Work instruction - Of the material below, only the lines from the line containing "cell,previous run,this run" down to the line containing "met1 | 836 | 0.45 | 0.341" belong in the answer, written out exactly.

Dataset records -
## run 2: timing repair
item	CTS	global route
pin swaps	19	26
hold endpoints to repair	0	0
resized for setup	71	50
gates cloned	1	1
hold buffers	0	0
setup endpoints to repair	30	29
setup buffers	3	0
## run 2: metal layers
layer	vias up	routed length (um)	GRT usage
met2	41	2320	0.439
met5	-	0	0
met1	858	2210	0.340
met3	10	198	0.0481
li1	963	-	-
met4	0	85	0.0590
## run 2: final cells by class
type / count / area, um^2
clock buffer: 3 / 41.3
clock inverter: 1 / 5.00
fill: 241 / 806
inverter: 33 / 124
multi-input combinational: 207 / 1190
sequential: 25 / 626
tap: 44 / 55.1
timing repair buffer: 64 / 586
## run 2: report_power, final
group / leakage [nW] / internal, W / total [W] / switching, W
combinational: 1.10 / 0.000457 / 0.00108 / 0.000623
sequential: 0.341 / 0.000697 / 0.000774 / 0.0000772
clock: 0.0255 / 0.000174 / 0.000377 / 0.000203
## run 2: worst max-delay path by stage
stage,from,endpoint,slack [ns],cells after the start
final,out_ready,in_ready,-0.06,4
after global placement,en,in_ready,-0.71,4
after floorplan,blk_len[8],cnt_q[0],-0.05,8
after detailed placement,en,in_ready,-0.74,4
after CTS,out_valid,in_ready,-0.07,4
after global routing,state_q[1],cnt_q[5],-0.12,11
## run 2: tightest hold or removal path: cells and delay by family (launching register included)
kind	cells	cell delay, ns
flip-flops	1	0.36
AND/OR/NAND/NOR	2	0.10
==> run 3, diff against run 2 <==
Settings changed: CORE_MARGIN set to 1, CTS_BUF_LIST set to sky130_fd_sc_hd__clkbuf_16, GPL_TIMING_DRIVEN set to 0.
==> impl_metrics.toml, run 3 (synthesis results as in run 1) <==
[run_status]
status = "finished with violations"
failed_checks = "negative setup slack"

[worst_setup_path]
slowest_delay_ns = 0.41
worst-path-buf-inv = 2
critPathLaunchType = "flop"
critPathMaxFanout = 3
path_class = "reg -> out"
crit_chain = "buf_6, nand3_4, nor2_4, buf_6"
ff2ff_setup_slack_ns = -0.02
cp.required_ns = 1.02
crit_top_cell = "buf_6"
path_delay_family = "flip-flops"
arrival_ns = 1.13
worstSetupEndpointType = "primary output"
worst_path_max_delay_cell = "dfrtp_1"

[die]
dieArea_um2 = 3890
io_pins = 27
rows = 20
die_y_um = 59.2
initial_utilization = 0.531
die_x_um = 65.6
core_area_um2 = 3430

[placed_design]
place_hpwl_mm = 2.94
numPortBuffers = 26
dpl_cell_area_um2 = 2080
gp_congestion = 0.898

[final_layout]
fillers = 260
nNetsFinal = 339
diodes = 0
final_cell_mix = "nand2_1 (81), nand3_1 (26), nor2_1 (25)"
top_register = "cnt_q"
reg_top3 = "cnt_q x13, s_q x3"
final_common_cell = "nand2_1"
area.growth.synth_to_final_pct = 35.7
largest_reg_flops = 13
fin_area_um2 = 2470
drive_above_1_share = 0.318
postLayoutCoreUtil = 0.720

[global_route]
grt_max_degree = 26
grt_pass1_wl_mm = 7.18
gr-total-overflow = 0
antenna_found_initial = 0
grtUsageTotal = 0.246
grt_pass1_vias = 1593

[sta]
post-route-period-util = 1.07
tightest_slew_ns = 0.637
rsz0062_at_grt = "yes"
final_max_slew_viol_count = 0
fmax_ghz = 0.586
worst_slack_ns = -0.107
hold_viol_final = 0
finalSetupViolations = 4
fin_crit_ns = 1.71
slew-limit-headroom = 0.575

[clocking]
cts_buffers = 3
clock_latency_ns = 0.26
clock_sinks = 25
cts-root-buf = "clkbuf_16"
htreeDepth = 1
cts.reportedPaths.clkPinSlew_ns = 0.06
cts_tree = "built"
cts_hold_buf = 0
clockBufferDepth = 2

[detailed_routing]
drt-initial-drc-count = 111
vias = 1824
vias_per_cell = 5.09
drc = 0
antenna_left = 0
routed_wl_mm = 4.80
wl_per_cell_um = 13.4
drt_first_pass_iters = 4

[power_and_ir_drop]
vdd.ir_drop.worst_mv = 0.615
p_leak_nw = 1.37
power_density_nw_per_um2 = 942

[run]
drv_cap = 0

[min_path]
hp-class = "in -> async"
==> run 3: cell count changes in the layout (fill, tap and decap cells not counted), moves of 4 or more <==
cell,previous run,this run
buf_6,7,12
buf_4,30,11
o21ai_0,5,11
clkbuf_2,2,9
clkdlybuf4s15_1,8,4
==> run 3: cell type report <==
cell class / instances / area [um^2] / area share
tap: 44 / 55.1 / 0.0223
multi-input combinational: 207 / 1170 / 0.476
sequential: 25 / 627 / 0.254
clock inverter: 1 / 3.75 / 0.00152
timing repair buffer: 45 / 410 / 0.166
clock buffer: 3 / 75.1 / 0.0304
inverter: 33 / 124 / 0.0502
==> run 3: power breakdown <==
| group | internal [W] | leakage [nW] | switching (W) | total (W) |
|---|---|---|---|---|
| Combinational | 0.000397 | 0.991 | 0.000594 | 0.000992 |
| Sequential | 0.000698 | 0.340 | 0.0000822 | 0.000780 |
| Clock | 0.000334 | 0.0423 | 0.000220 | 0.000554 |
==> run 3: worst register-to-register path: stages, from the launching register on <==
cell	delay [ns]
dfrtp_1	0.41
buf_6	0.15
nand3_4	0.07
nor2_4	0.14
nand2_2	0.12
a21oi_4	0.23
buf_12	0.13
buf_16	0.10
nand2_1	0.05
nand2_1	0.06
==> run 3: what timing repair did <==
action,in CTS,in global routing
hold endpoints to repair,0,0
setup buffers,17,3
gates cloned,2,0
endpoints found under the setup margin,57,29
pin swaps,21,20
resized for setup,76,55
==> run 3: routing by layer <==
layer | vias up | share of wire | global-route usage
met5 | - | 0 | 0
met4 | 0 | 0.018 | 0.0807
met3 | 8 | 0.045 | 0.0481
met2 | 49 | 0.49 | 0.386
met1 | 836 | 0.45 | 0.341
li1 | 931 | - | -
$ cat src/rtl/exec_ctrl_pkg.sv
// Shared types and constants for the execution step controller.
//   exec_state_t : sequencer mode (IDLE / RUN / HALT), encoded as on the status port
//   halt_cause_t : reason the sequencer stopped (NONE / BREAKPOINT / EBREAK)
//   EBREAK_INSN  : RV32I EBREAK encoding, checked against the fetched instruction
package exec_ctrl_pkg;

  typedef enum logic [1:0] {
    IDLE = 2'd0,
    RUN  = 2'd1,
    HALT = 2'd2
  } exec_state_t;

  typedef enum logic [1:0] {
    NONE       = 2'd0,
    BREAKPOINT = 2'd1,
    EBREAK     = 2'd2
  } halt_cause_t;

  localparam logic [31:0] EBREAK_INSN = 32'h0010_0073;

endpackage
## src/rtl/mbist_pkg.sv

```systemverilog
// Shared types and constants for the MBIST sequencer.
// State encoding and pattern-selector bounds.
package mbist_pkg;

  typedef enum logic [2:0] {
    S_IDLE,
    S_WRITE,
    S_READ,
    S_CMP,
    S_DONE
  } mbist_state_e;

  typedef logic [2:0] pat_sel_t;

  localparam int       NUM_PATTERNS = 6;
  localparam pat_sel_t LAST_PAT     = 3'd5;

endpackage

```

## src/rtl/mbist_addr_gen.sv

```systemverilog
// SRAM address counter for the MBIST sequencer.
// Clear has priority over increment; last flags the top address.
module mbist_addr_gen #(
  parameter int ADDR_W = 4
) (
  input  logic              clk,
  input  logic              rst_n,
  input  logic              i_clr,
  input  logic              i_inc,
  output logic [ADDR_W-1:0] o_addr,
  output logic              o_last
);

  localparam logic [ADDR_W-1:0] MAX_ADDR = '1;

  logic [ADDR_W-1:0] r_addr;

  always_ff @(posedge clk or negedge rst_n) begin
    if (!rst_n) begin
      r_addr <= '0;
    end else if (i_clr) begin
      r_addr <= '0;
    end else if (i_inc) begin
      r_addr <= r_addr + 1'b1;
    end
  end

  assign o_addr = r_addr;
  assign o_last = (r_addr == MAX_ADDR);

endmodule

```

## src/rtl/mbist_ctrl.sv

```systemverilog
// MBIST sequencer: write/read-compare each background pattern
// over the whole SRAM and capture the first miscompare.
module mbist_ctrl #(
  parameter int ADDR_W       = 4,
  parameter int DATA_W       = 8,
  parameter bit STOP_ON_FAIL = 1'b1
) (
  input  logic              clk,
  input  logic              rst_n,
  input  logic              start,
  output logic [2:0]        q,
  input  logic [DATA_W-1:0] data_t,
  output logic              mem_we,
  output logic              mem_re,
  output logic [ADDR_W-1:0] mem_addr,
  output logic [DATA_W-1:0] mem_wdata,
  input  logic [DATA_W-1:0] mem_rdata,
  output logic              busy,
  output logic              done,
  output logic              fail,
  output logic [ADDR_W-1:0] fail_addr,
  output logic [2:0]        fail_pat
);

  import mbist_pkg::*;

  mbist_state_e      r_state;
  mbist_state_e      w_next;
  pat_sel_t          r_q;
  logic              r_done;
  logic              r_fail;
  logic [ADDR_W-1:0] r_fail_addr;
  pat_sel_t          r_fail_pat;

  logic              w_clr;
  logic              w_inc;
  logic              w_start;
  logic              w_q_inc;
  logic              w_cap;
  logic              w_miss;
  logic              w_last;
  logic [ADDR_W-1:0] w_addr;

  mbist_addr_gen #(
    .ADDR_W (ADDR_W)
  ) u_addr (
    .clk    (clk),
    .rst_n  (rst_n),
    .i_clr  (w_clr),
    .i_inc  (w_inc),
    .o_addr (w_addr),
    .o_last (w_last)
  );

  assign w_miss = (mem_rdata != data_t);

  always_comb begin
    w_next  = r_state;
    w_clr   = 1'b0;
    w_inc   = 1'b0;
    w_start = 1'b0;
    w_q_inc = 1'b0;
    w_cap   = 1'b0;
    unique case (r_state)
      S_IDLE, S_DONE: begin
        if (start) begin
          w_next  = S_WRITE;
          w_clr   = 1'b1;
          w_start = 1'b1;
        end
      end
      S_WRITE: begin
        if (w_last) begin
          w_clr  = 1'b1;
          w_next = S_READ;
        end else begin
          w_inc = 1'b1;
        end
      end
      S_READ: w_next = S_CMP;
      S_CMP: begin
        w_cap = w_miss && !r_fail;
        if (w_miss && STOP_ON_FAIL) begin
          w_next = S_DONE;
        end else if (!w_last) begin
          w_inc  = 1'b1;
          w_next = S_READ;
        end else if (r_q == LAST_PAT) begin
          w_next = S_DONE;
        end else begin
          w_q_inc = 1'b1;
          w_clr   = 1'b1;
          w_next  = S_WRITE;
        end
      end
      default: w_next = S_IDLE;
    endcase
  end

  always_ff @(posedge clk or negedge rst_n) begin
    if (!rst_n) begin
      r_state     <= S_IDLE;
      r_q         <= '0;
      r_done      <= 1'b0;
      r_fail      <= 1'b0;
      r_fail_addr <= '0;
      r_fail_pat  <= '0;
    end else begin
      r_state <= w_next;
      r_done  <= (r_state == S_DONE) && !w_start;
      if (w_start) begin
        r_q <= '0;
      end else if (w_q_inc) begin
        r_q <= r_q + 3'd1;
      end
      if (w_start) begin
        r_fail      <= 1'b0;
        r_fail_addr <= '0;
        r_fail_pat  <= '0;
      end else if (w_cap) begin
        r_fail      <= 1'b1;
        r_fail_addr <= w_addr;
        r_fail_pat  <= r_q;
      end
    end
  end

  // Strobes decode straight from state so reset kills them at once
  assign mem_we    = (r_state == S_WRITE);
  assign mem_re    = (r_state == S_READ);
  assign mem_addr  = w_addr;
  assign mem_wdata = data_t;
  assign busy      = (r_state == S_WRITE) ||
                     (r_state == S_READ)  ||
                     (r_state == S_CMP);
  assign done      = r_done;
  assign q         = r_q;
  assign fail      = r_fail;
  assign fail_addr = r_fail_addr;
  assign fail_pat  = r_fail_pat;

endmodule
```

## config.mk

```make
export PLATFORM = sky130hd
export DESIGN_NAME = mbist_ctrl
export DESIGN_NICKNAME = d
export VERILOG_FILES = /design/src/rtl/mbist_pkg.sv /design/src/rtl/mbist_addr_gen.sv /design/src/rtl/mbist_ctrl.sv
export SDC_FILE = /design/constraint.sdc
export NUM_CORES = 1
export LEC_CHECK = 0
export ABC_AREA = 1
export ABC_CLOCK_PERIOD_IN_PS = 4300
export CORE_MARGIN = 8
export CORE_UTILIZATION = 31
export CTS_CLUSTER_DIAMETER = 200
export CTS_CLUSTER_SIZE = 20
export DETAILED_ROUTE_END_ITERATION = 12
export DONT_BUFFER_PORTS = 1
export GPL_TIMING_DRIVEN = 0
export SLEW_MARGIN = 20
export SYNTH_ARGS = -nofsm -noshare
export SYNTH_HDL_FRONTEND = slang
export SYNTH_HIERARCHICAL = 1
export SYNTH_SLANG_ARGS = --single-unit
```

## constraint.sdc

```tcl
create_clock -name clk -period 4.3 [get_ports clk]
set_input_delay 0.86 -clock clk [delete_from_list [all_inputs] [get_ports clk]]
set_output_delay 0.86 -clock clk [all_outputs]
set_load 0.02 [all_outputs]
```

==> impl_metrics.csv, run 1 <==
group,metric,value,unit
finish,final_area,1390,sq um
critical_path,ff2ff_setup_slack,2.12,ns
finish,synthToLayoutAreaGrowth,8.52,%
critical_path,crit_buf_inv,0,
critical_path,rr_startpoint,"u_addr/o_addr[1]",
critical_path,cpMostUsedCell,"nand2_1",
floorplanning,die_area,6430,sq um
yosys,synth_top_area_share,37.2,%
floorplanning,row_count,23,
routing,wl_per_cell,11.5,microns
routing,wirelength,2710,microns
clock_tree,cts_hold_buf,0,
floorplanning,die_w,80.2,microns
critical_path,slowest_delay,0.53,ns
floorplanning,core,3970,sq um
critical_path,crit_path_max_fanout,5,
sta,tns,0,ns
sta,slew_viol_final,0,
clock_tree,postCtsSetupRepairBufs,0,
clock_tree,cts_root_buf,"clkbuf_8",
worst_hold_path,min_path_type,"in -> async",
global_routing,grt_pass1_wl,4570,microns
finish,fin_nets,209,
critical_path,crit_path_start_kind,"register",
sta,min_period,2.18,ns
power,p_per_area,517,nW/um^2
critical_path,required,4.45,ns
clock_tree,clock_sinks,19,
placement,portBuffers,0,
global_routing,grt_start_max_net_pins,20,
yosys,synth_area_leader_cell,"dfrtp_1",
placement,hpwl,2230,microns
clock_tree,clock_latency,0.25,ns
finish,diodes,0,
power,power.total,717,uW
placement,place_congestion,0.765,
routing,dr.pass1.iters,4,
clock_tree,clkTransAtPathRegs,0.07,ns
yosys,synth_area,1280,sq um
global_routing,track_usage,8.62,%
critical_path,rr_worst_depth,12,
clock_tree,tritoncts,"yes",
clock_tree,cts_buffers,3,
finish,drive_gt1_share,16.1,%
routing,drt_iter0_drc,52,
clock_tree,cts_resized,0,
critical_path,end_kind,"register",
routing,ant_nets,0,
global_routing,gr-total-overflow,0,
yosys,ys_ff_latch,19,
sta,max_clock_freq,460,MHz
critical_path,path_class,"reg -> reg",
routing,vias_per_cell,4.43,
finish,final_cells,236,
clock_tree,clockBufferDepth,2,
routing,drc,0,
floorplanning,initial_core_util,32.2,%
critical_path,path_depth,12,
sta,rsz0062_at_grt,"false",
sta,relSlewSlack,63.2,%
sta,clock_skew,0.00143,ns
yosys,synthCells,182,
global_routing,grt_pass1_vias,1009,
critical_path,r2r_end,"u_addr/o_addr[3]",
floorplanning,fp.dieH,80.2,microns
routing,vias,1046,
critical_path,arrival,2.32,ns
power,ir_worst_vdd,129,uV
yosys,yosysSeqAreaShare,37.2,%
clock_tree,htreeDepth,1,
global_routing,grt_antenna_before_repair,0,
placement,placed_cell_area,1340,sq um
sta,finalSetupViolations,0,
power,p_leak,0.000796,uW
critical_path,crit_chain,"ha_1 > nand2_1 > nor2_1 > nand2_1 > nor2_2 > nand3_2 > nand3_1 > nor2_2 > nor2_4 > nand3_1 > nand2_1 > nor2_1",
yosys,syn_avg_cell_area,7.02,sq um
job,max_cap_violations,0,
yosys,ys_top_cells_by_area,"dfrtp_1 (37%), nand2_1 (16%), inv_1 (8.8%)",
yosys,ys_types,24,
sta,tightest_slew,0.549,ns
critical_path,slowest_stage,"dfrtp_1",
placement,dp.cells,232,
yosys,synth_nets,204,
sta,post-route-period-util,50.6,%
run_status,outcome,"completed",
yosys,yosys_warnings,6,
sta,timing_hold_violations_final,0,
critical_path,critical_path.top_delay_family,"simple AND/OR/NAND/NOR gates",
floorplanning,ios,46,
[cell usage in the layout, fill, tap and decap left out]
cell type and instances:
o21ai_0 1, nand2_1 54, nand2_2 3, nand3_2 2, nor3_2 1, a211oi_1 1, ha_1 3, nor2_4 3
buf_4 8, nand3_1 20, inv_2 3, nor3_1 1, nor2_1 16, a21oi_1 4, or2_2 1, o21ai_2 2
xor2_1 2, nor2_2 2, buf_2 1, dfrtp_1 19, nand4_1 1, xnor2_1 2, inv_1 30, nand3b_1 2
clkinv_2 1, clkbuf_8 3
[kinds of logic after synthesis]
kind of cell,count (synthesis),synth area share (%)
xor gates and xnor gates,4,2.74
adders and majority gates,3,2.94
buffers and inverters,42,14.8
and+or+nand+nor,106,38.4
DFF,19,37.2
AOI/OAI and AO/OA,8,3.92
[worst register-to-register path: cells and delay by family, from the launching register on]
family | cells | cell delay (ns)
and+or+nand+nor | 11 | 1.30
adders and majority gates | 1 | 0.24
DFF | 1 | 0.53
[worst max path at each step]
stage	start	endpoint	slack, ns
global route	u_addr/o_addr[1]	u_addr/o_addr[3]	1.93
detailed placement	u_addr/o_addr[1]	u_addr/o_addr[3]	2.14
finish	u_addr/o_addr[1]	u_addr/o_addr[3]	2.12
floorplan	mem_rdata[4]	u_addr/o_addr[3]	2.35
CTS	u_addr/o_addr[1]	u_addr/o_addr[3]	2.12
global placement	u_addr/o_addr[1]	u_addr/o_addr[3]	2.12
[registers in the layout (all words and copies together), names as in the netlist]
signal and count:
fail 1, fail_pat 3, q 3, u_addr/o_addr 4, done 1, r_state 3
fail_addr 4
[layout make-up]
type / count / area [sq um]
multi-input cells: 121 / 613
fillers: 440 / 2580
inverters: 33 / 124
flip-flops and latches: 19 / 475
well taps: 50 / 62.6
plain buffers: 9 / 65.1
clock inverters: 1 / 5.00
clock buffers: 3 / 41.3
[power breakdown]
part	total, uW	switching (uW)	internal, uW
combinational	265	175	90.2
sequential	328	101	226
clock	124	59.7	64.3
total	717	336	381
[through the flow]
| stage | hold WS, ns | setup slack [ns] | utilization, % |
|---|---|---|---|
| 2_1_floorplan | 0.530 | 2.35 | - |
| 3_3_place_gp | 0.565 | 2.12 | 33.7 |
| 3_5_place_dp | 0.565 | 2.14 | 33.7 |
| 4_1_cts | 0.290 | 2.12 | 34.9 |
| 5_1_grt | 0.274 | 1.93 | 34.9 |
| 6_report | 0.295 | 2.12 | 34.9 |
[cells in the mapped netlist, drive strengths merged]
cell / count
o21ai: 3
nand3: 22
inv: 33
a211oi: 1
or2: 1
nor3: 2
nand4: 1
xnor2: 2
nor2: 21
dfrtp: 19
ha: 3
buf: 9
nand3b: 2
a21oi: 4
nand2: 57
xor2: 2
[per-layer routing]
layer	up-vias	GRT usage [%]	share of wire, %
met2	29	15.3	47
li1	557	-	-
met5	-	0	0
met3	2	2.34	8.8
met1	458	9.51	43
met4	0	3.27	1.1
No activity file was read; power rests on OpenSTA's default activity.
==> inputs of run 2 (changes only) <==
- ABC_CLOCK_PERIOD_IN_PS: 4300 -> 1800
- clock period: 4.3 -> 1.8 ns (I/O delays scaled with it)
==> run 2 against run 1 <==
Sequential power rose by 150%. The flow now finishes with violations (negative setup slack). Utilization rose by 3.2 points. Sequential share of layout area fell by 2.5 points. Largest cell class unchanged. Global-route usage rose by 0.57 points. Flip-flop and latch count did not move. Clock power rose by 140%. First-iteration DRC count rose by 81%. Clock-buffer cell count did not move. Combinational power rose to 2.8 times the previous value. Critical path depth did not move. Cell count rose by 2.1%. Register-to-register slack got worse by 2.1 ns.
==> impl_metrics.csv, run 2 (synthesis gave the netlist of run 1 again) <==
group,metric,value,unit
finish,layout_common_cells,"nand2_1 (50), inv_1 (30), nand3_1 (18), dfrtp_1 (15), nor2_1 (14)",
floorplanning,fp.dieH,80.2,microns
sta,setup_ws,-0.00729,ns
critical_path,critical_path.top_delay_family,"simple AND/OR/NAND/NOR gates",
clock_tree,clock_latency,0.25,ns
finish,final_cells,241,
routing,vias,1121,
critical_path,slowest_delay,0.50,ns
sta,tns,-0.00729,ns
routing,ant_nets,0,
global_routing,grt_start_max_net_pins,20,
routing,wl_per_cell,12.3,microns
power,ir_worst_vdd,260,uV
critical_path,path_class,"reg -> reg",
sta,timing_hold_violations_final,0,
sta,rsz0062_at_grt,"true",
critical_path,crit_buf_inv,0,
finish,layout_commonest_cell,"nand2_1",
floorplanning,row_count,23,
placement,dp.cells,232,
clock_tree,clockBufferDepth,2,
floorplanning,die_area,6430,sq um
finish,fin_nets,214,
sta,min_period,1.81,ns
worst_hold_path,min_path_type,"in -> reg",
clock_tree,tritoncts,"yes",
routing,dr.pass1.iters,4,
routing,vias_per_cell,4.65,
global_routing,gr-total-overflow,0,
critical_path,cpMostUsedCell,"nor2_4",
job,max_cap_violations,0,
sta,finalSetupViolations,1,
clock_tree,cts_buffers,3,
finish,multi_input_area,692,sq um
run_status,violations,"negative setup slack",
routing,wirelength,2980,microns
placement,place_congestion,0.776,
global_routing,track_usage,9.19,%
finish,drive_gt1_share,24.6,%
routing,drt_iter0_drc,94,
clock_tree,clock_sinks,19,
floorplanning,initial_core_util,32.2,%
critical_path,arrival,1.95,ns
clock_tree,cts_root_buf,"clkbuf_8",
sta,clock_skew,0.00229,ns
sta,max_clock_freq,553,MHz
power,p_per_area,1230,nW/um^2
floorplanning,die_w,80.2,microns
routing,drc,0,
placement,portBuffers,0,
sta,slew_viol_final,0,
critical_path,crit_path_start_kind,"register",
critical_path,required,1.94,ns
placement,detailedPlace.worstSlack,-0.283,ns
sta,tightest_slew,0.870,ns
placement,hpwl,2230,microns
finish,synthToLayoutAreaGrowth,18.4,%
clock_tree,clkTransAtPathRegs,0.07,ns
finish,diodes,0,
clock_tree,htreeDepth,1,
critical_path,crit_path_max_fanout,5,
finish,fillCellCount,415,
critical_path,crit_chain,"ha_4 > nand2_4 > nor2_4 > nand2_2 > nor2_4 > nand3_4 > nand3_4 > nor2_4 > nor2_4 > nand3_2 > nand2_2 > nor2_1",
floorplanning,core,3970,sq um
power,p_leak,0.000836,uW
run_status,outcome,"finished with violations",
finish,seq_area,480,sq um
sta,relSlewSlack,41.8,%
global_routing,grt_antenna_before_repair,0,
global_routing,grt_pass1_vias,1084,
critical_path,slowest_stage,"dfrtp_2",
floorplanning,ios,46,
global_routing,grt_pass1_wl,4910,microns
sta,post-route-period-util,100,%
critical_path,end_kind,"register",
==> run 2: cell types whose count changed in the layout (fill, tap and decap cells not counted), sizes merged <==
| cell | delta |
|---|---|
| buf | +3 |
| clkbuf | +1 |
| dlygate4sd3 | +1 |
==> run 2: path summary, 6_finish.rpt <==
| kind | slack, ns | depth (start not counted) | end | start |
|---|---|---|---|---|
| worst min-delay path | 0.29 | 3 | done | start |
| worst max-delay path | -0.007 | 12 | u_addr/o_addr[3] | u_addr/o_addr[1] |
| max in group asynchronous | 0.54 | 1 | q[0] | rst_n |
| worst max register to register | -0.007 | 12 | u_addr/o_addr[3] | u_addr/o_addr[1] |
| min in group asynchronous | 0.66 | 1 | u_addr/o_addr[3] | rst_n |
| worst min register to register | 0.64 | 2 | done | r_state[2] |
==> run 2: final cells by class <==
cell class / count / share of cell area (%)
plain buffers: 9 / 4.47
clock buffers: 3 / 2.73
clock inverters: 1 / 0.331
inverters: 33 / 8.19
multi-input cells: 121 / 45.7
flip-flops and latches: 19 / 31.8
well taps: 50 / 4.14
repair buffers: 5 / 2.65
==> run 2: worst min-delay path, delay by kind of cell <==
kind	cells	cell delay, ns
compound gates	1	0.05
buf+inv	1	0.04
simple gates	1	0.07
==> run 2: per-layer routing <==
metal	global-route usage, %	wire, microns	share of wire [%]
met1	11.0	1250	42
met2	15.3	1440	48
met3	1.90	254	8.5
met4	4.36	31	1.0
met5	0	0	0
==> run 2: metrics by stage <==
step                util, %  hold WS (ns)  total power [uW]  instance area, sq um
CTS                    36.9         0.287              1820                  1470
global route           38.1         0.301              2010                  1510
floorplan                 -        0.0644              1310                  1280
finish                 38.1         0.293              1860                  1510
detailed placement     33.8        0.0650              1460                  1340
global placement       33.8        0.0649              1450                  1340
==> run 2: what timing repair did <==
item                                   CTS  global route
buffers inserted                         2             2
gates resized for setup                  9            11
pin swaps                                2             7
hold buffers                             1             0
endpoints found under the hold margin   19             0
setup endpoints to repair                4             1
==> run 2: power breakdown <==
group / switching, uW / total (uW) / internal, uW
clock network: 139 / 293 / 154
registers: 271 / 816 / 545
logic: 482 / 747 / 266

Exercise response -
cell,previous run,this run
buf_6,7,12
buf_4,30,11
o21ai_0,5,11
clkbuf_2,2,9
clkdlybuf4s15_1,8,4
==> run 3: cell type report <==
cell class / instances / area [um^2] / area share
tap: 44 / 55.1 / 0.0223
multi-input combinational: 207 / 1170 / 0.476
sequential: 25 / 627 / 0.254
clock inverter: 1 / 3.75 / 0.00152
timing repair buffer: 45 / 410 / 0.166
clock buffer: 3 / 75.1 / 0.0304
inverter: 33 / 124 / 0.0502
==> run 3: power breakdown <==
| group | internal [W] | leakage [nW] | switching (W) | total (W) |
|---|---|---|---|---|
| Combinational | 0.000397 | 0.991 | 0.000594 | 0.000992 |
| Sequential | 0.000698 | 0.340 | 0.0000822 | 0.000780 |
| Clock | 0.000334 | 0.0423 | 0.000220 | 0.000554 |
==> run 3: worst register-to-register path: stages, from the launching register on <==
cell	delay [ns]
dfrtp_1	0.41
buf_6	0.15
nand3_4	0.07
nor2_4	0.14
nand2_2	0.12
a21oi_4	0.23
buf_12	0.13
buf_16	0.10
nand2_1	0.05
nand2_1	0.06
==> run 3: what timing repair did <==
action,in CTS,in global routing
hold endpoints to repair,0,0
setup buffers,17,3
gates cloned,2,0
endpoints found under the setup margin,57,29
pin swaps,21,20
resized for setup,76,55
==> run 3: routing by layer <==
layer | vias up | share of wire | global-route usage
met5 | - | 0 | 0
met4 | 0 | 0.018 | 0.0807
met3 | 8 | 0.045 | 0.0481
met2 | 49 | 0.49 | 0.386
met1 | 836 | 0.45 | 0.341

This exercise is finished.